What you need to do
Every line with the word "chip" in it should be extracted from the data that follows.

Exercise materials: Begin

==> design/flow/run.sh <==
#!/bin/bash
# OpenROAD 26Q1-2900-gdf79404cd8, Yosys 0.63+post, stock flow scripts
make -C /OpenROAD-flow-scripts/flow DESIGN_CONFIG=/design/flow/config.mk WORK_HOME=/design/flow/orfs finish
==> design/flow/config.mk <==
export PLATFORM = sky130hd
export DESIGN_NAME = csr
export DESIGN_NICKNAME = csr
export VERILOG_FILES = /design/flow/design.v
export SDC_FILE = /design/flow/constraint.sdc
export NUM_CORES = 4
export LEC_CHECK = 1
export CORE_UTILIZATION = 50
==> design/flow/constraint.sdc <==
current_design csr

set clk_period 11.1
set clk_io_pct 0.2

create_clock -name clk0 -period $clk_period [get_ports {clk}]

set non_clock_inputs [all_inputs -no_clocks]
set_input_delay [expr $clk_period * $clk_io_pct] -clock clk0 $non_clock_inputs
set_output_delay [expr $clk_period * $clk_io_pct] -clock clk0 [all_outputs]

Exercise materials: End
Exercise materials: Begin

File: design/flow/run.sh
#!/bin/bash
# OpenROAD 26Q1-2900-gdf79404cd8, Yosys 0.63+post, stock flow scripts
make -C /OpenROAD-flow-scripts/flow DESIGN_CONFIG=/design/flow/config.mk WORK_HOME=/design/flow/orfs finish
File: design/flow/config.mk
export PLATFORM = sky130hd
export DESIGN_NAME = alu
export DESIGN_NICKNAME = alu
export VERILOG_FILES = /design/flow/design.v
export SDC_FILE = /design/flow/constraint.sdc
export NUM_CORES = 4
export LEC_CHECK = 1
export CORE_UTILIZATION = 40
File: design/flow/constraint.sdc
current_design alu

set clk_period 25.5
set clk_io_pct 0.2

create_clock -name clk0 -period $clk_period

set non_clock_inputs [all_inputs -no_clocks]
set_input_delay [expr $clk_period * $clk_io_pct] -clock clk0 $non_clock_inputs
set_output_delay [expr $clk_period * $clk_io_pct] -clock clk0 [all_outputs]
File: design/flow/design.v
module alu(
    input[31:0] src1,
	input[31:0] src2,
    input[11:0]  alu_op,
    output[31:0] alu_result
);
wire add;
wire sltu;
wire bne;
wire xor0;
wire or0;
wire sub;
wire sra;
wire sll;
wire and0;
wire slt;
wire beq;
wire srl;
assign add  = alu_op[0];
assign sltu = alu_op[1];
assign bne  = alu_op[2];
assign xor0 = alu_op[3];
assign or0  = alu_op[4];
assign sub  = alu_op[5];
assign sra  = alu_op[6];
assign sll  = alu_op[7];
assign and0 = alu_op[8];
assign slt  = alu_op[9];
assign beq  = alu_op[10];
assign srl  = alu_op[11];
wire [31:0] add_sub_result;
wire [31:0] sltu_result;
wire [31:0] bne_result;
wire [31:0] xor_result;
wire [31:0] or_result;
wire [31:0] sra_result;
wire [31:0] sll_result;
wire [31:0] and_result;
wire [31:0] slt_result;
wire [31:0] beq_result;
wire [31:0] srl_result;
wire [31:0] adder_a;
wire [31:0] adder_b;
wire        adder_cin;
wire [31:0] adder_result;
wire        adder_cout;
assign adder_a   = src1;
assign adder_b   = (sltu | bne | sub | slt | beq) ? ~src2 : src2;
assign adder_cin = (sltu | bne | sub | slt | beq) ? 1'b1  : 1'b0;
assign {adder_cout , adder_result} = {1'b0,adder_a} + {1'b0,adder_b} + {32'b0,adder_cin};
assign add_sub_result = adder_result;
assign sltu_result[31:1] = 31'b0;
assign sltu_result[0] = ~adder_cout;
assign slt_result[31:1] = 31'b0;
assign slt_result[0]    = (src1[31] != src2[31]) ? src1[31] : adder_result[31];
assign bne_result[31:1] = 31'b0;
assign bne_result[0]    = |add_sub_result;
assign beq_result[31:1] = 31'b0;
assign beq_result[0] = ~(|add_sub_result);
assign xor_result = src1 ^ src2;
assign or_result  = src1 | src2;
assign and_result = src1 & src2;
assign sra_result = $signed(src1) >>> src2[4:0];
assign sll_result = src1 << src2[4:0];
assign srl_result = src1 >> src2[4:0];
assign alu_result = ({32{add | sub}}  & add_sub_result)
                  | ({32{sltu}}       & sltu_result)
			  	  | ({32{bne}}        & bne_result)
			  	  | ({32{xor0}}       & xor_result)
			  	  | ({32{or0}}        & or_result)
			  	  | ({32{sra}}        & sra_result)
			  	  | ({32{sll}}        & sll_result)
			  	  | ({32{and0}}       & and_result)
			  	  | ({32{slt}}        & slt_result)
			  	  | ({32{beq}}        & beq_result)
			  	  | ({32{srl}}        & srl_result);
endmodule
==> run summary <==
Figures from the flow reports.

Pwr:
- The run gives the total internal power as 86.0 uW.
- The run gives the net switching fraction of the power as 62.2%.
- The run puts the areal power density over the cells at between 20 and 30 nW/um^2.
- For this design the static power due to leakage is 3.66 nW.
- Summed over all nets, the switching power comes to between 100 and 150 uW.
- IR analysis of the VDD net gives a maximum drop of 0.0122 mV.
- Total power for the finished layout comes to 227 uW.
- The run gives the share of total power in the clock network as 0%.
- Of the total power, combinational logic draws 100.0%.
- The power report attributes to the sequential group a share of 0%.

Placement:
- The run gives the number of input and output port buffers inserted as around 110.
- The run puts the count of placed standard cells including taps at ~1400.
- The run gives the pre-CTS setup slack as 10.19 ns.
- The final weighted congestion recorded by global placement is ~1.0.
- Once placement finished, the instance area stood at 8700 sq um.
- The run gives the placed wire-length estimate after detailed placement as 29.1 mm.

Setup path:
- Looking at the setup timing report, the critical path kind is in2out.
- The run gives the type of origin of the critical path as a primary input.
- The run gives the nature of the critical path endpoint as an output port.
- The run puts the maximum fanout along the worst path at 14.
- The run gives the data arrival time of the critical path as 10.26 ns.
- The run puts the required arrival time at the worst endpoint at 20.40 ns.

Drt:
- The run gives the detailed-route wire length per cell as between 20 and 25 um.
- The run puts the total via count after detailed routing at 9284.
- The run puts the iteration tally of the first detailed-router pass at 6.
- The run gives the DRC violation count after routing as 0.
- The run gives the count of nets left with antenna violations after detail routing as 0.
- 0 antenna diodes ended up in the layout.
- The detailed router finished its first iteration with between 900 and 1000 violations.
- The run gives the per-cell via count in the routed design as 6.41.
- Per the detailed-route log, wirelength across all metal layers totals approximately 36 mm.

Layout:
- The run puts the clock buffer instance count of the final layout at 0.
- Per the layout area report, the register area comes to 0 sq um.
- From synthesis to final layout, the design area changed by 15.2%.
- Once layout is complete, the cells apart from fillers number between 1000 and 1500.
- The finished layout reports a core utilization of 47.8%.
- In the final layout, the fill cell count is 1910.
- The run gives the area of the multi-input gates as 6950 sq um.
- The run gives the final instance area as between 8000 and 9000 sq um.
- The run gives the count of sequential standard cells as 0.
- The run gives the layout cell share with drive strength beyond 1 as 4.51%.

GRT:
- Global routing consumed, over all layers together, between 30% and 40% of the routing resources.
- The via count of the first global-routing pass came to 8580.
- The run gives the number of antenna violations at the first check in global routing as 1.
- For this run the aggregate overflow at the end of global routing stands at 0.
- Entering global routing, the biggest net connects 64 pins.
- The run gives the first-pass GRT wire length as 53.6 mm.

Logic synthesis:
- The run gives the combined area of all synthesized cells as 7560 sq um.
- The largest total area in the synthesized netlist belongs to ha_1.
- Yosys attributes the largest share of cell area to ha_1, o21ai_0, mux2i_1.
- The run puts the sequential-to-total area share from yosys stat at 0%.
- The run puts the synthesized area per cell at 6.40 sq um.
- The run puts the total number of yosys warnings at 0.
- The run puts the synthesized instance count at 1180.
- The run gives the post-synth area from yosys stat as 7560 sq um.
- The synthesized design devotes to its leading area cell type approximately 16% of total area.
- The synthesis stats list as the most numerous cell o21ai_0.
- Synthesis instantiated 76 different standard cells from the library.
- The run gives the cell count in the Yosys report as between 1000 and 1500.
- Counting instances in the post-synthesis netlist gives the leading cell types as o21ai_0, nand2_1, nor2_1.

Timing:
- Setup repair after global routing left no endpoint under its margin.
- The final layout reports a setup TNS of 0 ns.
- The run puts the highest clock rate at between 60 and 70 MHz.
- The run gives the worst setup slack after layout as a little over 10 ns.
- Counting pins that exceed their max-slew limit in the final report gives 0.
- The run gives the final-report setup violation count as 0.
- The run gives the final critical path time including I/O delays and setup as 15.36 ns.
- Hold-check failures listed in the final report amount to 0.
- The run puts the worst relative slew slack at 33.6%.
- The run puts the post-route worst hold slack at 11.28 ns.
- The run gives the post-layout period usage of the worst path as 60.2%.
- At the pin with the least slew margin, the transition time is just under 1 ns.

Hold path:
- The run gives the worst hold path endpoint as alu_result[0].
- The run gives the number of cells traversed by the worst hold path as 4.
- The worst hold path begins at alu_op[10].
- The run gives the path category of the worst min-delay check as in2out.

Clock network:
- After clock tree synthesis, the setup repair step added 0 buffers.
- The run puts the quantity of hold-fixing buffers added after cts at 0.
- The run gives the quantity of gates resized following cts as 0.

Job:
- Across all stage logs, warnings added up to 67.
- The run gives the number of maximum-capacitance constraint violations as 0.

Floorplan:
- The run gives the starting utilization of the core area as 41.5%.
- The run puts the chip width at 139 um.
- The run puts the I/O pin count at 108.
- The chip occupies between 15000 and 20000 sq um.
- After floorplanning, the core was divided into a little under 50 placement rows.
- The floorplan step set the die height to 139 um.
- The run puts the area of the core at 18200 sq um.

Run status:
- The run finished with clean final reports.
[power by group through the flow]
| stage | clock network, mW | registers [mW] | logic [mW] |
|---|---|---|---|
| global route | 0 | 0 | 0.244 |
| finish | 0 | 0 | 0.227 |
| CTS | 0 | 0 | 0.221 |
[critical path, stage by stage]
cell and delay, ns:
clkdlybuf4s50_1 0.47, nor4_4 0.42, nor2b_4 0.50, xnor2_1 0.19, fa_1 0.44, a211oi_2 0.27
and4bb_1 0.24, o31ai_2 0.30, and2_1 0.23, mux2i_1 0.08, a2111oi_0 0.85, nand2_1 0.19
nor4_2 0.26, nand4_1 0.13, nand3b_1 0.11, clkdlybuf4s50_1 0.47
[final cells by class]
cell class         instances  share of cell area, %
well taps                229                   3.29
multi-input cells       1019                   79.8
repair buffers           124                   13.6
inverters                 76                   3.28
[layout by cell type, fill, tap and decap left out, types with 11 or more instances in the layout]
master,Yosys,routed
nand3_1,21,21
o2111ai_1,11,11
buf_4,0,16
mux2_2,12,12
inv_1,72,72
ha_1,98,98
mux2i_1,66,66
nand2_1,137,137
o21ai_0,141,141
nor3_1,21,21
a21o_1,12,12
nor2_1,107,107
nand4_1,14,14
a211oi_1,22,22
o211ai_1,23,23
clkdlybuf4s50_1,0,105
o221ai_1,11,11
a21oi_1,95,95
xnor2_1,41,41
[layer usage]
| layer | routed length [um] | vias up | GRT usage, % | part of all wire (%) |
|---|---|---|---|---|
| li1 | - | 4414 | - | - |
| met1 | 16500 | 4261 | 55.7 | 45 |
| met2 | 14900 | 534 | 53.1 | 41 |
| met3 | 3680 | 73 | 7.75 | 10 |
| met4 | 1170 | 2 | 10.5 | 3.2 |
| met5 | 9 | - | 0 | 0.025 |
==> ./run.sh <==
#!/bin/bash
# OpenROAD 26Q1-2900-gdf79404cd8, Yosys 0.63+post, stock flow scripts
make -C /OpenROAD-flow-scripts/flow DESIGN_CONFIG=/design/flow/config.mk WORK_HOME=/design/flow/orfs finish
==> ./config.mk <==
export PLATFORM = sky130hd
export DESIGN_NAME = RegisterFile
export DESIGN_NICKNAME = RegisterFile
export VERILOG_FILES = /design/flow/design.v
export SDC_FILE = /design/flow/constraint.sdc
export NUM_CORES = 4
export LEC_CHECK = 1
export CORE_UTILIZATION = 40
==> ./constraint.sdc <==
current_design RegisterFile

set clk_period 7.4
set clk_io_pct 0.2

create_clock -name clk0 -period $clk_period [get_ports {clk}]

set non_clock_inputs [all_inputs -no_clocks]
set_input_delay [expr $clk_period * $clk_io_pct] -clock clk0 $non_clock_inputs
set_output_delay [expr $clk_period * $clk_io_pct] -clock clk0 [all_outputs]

Exercise materials: End

Completed task
- The run puts the chip width at 139 um.
- The chip occupies between 15000 and 20000 sq um.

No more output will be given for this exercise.